> Task requirements
Instruction for the entries that follow: retype exactly the lines from the line with "clock-sinks = 34" to the line with "avgSynthCellArea_um2 = 10.6", both included, and omit all others.

____ Supplied information

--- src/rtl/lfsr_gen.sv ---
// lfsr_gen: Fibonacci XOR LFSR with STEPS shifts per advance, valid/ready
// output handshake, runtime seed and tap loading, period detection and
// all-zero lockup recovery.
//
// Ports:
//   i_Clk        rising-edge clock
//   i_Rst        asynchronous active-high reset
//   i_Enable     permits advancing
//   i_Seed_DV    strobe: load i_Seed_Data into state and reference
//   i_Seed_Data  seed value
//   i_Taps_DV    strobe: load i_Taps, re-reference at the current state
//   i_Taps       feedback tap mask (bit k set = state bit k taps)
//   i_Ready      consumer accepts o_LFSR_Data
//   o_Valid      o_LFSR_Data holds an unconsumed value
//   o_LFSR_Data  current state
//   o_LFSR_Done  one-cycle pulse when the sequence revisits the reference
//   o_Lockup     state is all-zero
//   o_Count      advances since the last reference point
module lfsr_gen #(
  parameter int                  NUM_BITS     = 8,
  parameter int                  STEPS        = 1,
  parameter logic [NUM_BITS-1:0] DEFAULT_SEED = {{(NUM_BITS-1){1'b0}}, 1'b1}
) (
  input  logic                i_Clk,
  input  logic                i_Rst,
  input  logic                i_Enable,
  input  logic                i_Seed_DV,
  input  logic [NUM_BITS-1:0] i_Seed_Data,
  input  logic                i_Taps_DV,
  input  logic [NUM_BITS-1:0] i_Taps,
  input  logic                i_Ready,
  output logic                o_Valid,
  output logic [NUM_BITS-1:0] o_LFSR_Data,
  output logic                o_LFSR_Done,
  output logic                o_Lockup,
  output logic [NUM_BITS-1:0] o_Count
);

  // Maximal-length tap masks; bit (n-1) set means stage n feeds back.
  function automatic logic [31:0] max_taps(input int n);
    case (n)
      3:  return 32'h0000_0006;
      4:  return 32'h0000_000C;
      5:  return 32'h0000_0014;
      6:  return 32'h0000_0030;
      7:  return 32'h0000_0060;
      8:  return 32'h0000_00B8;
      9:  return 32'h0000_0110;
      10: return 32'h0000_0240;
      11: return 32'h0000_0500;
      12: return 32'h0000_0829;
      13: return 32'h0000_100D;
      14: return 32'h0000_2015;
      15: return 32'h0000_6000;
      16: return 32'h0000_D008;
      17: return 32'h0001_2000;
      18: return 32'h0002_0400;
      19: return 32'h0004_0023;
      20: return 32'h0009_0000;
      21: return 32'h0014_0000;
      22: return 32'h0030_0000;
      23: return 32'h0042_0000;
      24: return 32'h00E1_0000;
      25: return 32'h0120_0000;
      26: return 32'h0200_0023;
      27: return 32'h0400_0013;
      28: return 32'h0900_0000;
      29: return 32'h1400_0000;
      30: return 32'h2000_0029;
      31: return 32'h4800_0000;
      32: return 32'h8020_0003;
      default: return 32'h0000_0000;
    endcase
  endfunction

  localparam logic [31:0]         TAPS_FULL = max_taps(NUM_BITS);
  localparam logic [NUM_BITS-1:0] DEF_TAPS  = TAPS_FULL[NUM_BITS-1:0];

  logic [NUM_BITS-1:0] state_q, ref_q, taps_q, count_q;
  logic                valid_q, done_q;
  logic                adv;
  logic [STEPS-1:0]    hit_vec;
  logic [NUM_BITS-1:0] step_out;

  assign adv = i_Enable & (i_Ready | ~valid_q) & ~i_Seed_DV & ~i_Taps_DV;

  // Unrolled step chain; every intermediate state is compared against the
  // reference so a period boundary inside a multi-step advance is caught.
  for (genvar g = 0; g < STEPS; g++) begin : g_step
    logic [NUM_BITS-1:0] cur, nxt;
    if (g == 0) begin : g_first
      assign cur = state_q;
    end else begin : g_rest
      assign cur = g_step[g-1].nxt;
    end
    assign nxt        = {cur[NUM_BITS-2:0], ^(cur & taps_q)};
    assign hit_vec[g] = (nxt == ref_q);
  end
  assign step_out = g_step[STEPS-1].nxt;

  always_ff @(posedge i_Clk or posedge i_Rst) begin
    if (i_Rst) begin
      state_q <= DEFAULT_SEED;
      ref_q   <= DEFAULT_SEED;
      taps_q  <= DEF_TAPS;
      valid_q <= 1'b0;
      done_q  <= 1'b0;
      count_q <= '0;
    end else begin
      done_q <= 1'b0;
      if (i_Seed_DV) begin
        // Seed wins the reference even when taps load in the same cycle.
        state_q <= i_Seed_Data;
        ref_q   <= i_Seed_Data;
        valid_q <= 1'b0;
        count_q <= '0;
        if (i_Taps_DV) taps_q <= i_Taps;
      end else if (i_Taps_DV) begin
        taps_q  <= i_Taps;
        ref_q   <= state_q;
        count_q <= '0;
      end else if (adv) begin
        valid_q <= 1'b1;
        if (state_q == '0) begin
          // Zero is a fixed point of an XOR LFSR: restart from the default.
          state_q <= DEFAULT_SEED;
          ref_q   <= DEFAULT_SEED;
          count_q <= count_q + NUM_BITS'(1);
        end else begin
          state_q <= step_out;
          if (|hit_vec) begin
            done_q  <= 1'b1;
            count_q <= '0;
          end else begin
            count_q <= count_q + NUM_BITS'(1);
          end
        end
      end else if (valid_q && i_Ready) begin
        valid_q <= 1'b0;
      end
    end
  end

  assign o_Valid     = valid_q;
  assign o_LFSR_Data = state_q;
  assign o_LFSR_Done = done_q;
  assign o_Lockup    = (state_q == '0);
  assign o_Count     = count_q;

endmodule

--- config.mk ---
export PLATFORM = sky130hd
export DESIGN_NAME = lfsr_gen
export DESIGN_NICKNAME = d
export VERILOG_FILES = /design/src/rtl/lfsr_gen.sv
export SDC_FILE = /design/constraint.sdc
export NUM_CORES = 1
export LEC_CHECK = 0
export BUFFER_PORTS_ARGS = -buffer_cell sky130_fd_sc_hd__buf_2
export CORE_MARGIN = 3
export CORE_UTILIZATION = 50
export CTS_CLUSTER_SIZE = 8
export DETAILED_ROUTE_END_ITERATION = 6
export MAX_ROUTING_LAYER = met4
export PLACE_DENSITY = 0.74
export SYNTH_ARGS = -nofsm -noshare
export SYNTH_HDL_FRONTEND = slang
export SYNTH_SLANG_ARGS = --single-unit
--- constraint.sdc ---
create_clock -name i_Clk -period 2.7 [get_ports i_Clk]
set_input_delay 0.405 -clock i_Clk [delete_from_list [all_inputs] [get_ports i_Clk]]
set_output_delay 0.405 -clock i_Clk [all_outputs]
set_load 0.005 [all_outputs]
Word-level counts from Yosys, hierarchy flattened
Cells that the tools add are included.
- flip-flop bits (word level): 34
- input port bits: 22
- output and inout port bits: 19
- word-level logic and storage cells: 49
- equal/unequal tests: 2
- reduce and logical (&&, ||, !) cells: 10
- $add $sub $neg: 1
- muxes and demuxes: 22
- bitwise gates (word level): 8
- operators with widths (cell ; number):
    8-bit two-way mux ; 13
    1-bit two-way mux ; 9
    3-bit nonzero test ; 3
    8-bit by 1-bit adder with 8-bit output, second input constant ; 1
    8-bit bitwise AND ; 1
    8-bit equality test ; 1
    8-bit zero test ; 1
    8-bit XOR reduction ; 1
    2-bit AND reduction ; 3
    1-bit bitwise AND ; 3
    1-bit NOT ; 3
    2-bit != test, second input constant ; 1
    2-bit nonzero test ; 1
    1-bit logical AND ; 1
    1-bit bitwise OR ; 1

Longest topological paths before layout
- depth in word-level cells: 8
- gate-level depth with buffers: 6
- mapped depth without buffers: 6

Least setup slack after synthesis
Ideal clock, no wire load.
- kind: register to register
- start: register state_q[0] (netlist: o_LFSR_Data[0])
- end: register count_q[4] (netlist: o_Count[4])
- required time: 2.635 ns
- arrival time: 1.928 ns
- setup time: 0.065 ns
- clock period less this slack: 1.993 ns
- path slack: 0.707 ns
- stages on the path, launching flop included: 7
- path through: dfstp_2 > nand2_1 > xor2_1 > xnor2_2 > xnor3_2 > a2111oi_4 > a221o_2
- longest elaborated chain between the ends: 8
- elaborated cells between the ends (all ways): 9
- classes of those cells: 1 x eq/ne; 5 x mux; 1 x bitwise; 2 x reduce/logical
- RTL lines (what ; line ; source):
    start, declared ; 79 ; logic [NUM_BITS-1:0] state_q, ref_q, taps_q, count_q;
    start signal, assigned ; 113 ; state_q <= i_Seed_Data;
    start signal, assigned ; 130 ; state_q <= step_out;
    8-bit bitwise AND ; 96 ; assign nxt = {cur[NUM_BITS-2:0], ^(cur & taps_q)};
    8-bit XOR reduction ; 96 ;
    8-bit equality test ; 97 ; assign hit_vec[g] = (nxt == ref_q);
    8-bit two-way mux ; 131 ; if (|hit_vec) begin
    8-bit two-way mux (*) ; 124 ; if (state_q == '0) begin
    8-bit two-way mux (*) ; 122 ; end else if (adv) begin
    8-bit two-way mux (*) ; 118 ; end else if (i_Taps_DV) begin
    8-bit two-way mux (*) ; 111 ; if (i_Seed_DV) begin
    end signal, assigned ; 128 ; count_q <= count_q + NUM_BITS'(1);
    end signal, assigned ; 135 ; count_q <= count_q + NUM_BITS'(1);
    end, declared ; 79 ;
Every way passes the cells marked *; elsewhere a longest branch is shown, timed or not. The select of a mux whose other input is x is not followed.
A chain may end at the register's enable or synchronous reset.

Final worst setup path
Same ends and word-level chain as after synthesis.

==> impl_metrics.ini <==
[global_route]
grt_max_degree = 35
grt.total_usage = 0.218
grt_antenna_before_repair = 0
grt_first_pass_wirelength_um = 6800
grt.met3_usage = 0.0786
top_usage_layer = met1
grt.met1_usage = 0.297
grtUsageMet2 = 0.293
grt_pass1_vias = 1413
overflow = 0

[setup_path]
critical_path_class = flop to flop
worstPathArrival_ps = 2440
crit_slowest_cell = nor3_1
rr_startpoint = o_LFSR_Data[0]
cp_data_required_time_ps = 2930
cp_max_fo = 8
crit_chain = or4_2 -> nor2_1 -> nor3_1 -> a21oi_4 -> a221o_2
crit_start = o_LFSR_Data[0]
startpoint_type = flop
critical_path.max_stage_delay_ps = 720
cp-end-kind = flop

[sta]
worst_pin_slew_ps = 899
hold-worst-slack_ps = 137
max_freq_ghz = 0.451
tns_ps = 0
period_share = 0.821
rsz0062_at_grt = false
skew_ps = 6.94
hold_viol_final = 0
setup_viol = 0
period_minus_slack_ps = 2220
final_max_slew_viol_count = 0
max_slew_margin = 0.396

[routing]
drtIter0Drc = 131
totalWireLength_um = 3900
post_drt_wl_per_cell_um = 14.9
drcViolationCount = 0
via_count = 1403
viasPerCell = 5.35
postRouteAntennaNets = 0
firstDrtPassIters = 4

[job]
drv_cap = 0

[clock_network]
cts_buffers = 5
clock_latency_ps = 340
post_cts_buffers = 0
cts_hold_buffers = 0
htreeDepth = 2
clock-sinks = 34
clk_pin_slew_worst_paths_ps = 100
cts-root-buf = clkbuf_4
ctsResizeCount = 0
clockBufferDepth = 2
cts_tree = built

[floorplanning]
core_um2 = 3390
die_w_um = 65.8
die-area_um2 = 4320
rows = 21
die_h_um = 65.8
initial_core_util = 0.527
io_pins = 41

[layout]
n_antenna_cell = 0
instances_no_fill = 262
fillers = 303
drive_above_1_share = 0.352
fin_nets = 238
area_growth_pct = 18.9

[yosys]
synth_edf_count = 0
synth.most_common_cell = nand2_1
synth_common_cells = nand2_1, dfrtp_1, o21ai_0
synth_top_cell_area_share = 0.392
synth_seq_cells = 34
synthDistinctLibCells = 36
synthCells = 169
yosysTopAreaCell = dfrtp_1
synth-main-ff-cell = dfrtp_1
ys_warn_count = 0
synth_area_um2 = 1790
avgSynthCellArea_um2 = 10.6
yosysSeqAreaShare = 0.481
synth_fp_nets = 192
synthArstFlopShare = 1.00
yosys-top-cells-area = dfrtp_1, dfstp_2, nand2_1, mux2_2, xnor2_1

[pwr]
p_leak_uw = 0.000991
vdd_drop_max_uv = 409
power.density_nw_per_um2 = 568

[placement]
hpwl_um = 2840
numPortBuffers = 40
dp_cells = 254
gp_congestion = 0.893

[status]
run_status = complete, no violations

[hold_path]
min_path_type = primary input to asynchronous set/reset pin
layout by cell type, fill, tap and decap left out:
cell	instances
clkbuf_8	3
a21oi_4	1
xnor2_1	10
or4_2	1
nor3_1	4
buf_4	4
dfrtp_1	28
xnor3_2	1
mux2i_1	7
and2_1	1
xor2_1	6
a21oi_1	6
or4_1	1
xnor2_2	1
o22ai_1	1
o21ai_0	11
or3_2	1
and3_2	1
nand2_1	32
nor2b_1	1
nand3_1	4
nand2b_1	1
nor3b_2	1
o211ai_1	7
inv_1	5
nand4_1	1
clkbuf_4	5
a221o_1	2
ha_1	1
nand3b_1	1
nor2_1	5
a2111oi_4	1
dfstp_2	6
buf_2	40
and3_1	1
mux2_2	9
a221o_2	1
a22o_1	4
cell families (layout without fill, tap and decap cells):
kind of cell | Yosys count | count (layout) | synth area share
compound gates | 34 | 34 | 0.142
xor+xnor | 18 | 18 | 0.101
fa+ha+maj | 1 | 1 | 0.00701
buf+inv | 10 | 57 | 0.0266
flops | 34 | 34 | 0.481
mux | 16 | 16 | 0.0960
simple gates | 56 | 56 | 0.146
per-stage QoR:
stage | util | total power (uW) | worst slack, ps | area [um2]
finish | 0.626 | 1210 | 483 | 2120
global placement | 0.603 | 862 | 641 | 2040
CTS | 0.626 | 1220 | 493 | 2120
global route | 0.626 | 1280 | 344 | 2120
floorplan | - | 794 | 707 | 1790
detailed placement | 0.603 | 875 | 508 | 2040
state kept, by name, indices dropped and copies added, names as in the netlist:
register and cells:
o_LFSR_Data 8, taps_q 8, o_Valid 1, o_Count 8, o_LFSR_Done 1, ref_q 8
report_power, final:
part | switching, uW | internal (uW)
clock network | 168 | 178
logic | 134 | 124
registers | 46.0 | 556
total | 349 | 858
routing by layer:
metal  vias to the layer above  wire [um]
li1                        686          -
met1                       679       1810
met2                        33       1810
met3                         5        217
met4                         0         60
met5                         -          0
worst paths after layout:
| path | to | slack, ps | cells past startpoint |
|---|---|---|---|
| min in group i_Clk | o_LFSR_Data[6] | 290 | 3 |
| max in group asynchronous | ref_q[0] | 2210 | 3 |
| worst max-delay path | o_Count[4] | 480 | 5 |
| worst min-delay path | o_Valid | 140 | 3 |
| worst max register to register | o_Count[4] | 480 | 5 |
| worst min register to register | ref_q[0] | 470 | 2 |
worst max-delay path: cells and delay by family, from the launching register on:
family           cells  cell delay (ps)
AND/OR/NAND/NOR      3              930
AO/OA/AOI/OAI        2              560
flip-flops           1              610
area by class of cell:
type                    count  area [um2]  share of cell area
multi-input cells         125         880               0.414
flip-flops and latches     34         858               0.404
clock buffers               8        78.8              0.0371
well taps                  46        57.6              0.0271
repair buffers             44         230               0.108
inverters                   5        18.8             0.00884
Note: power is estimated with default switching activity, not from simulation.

________

> Written response
clock-sinks = 34
clk_pin_slew_worst_paths_ps = 100
cts-root-buf = clkbuf_4
ctsResizeCount = 0
clockBufferDepth = 2
cts_tree = built

[floorplanning]
core_um2 = 3390
die_w_um = 65.8
die-area_um2 = 4320
rows = 21
die_h_um = 65.8
initial_core_util = 0.527
io_pins = 41

[layout]
n_antenna_cell = 0
instances_no_fill = 262
fillers = 303
drive_above_1_share = 0.352
fin_nets = 238
area_growth_pct = 18.9

[yosys]
synth_edf_count = 0
synth.most_common_cell = nand2_1
synth_common_cells = nand2_1, dfrtp_1, o21ai_0
synth_top_cell_area_share = 0.392
synth_seq_cells = 34
synthDistinctLibCells = 36
synthCells = 169
yosysTopAreaCell = dfrtp_1
synth-main-ff-cell = dfrtp_1
ys_warn_count = 0
synth_area_um2 = 1790
avgSynthCellArea_um2 = 10.6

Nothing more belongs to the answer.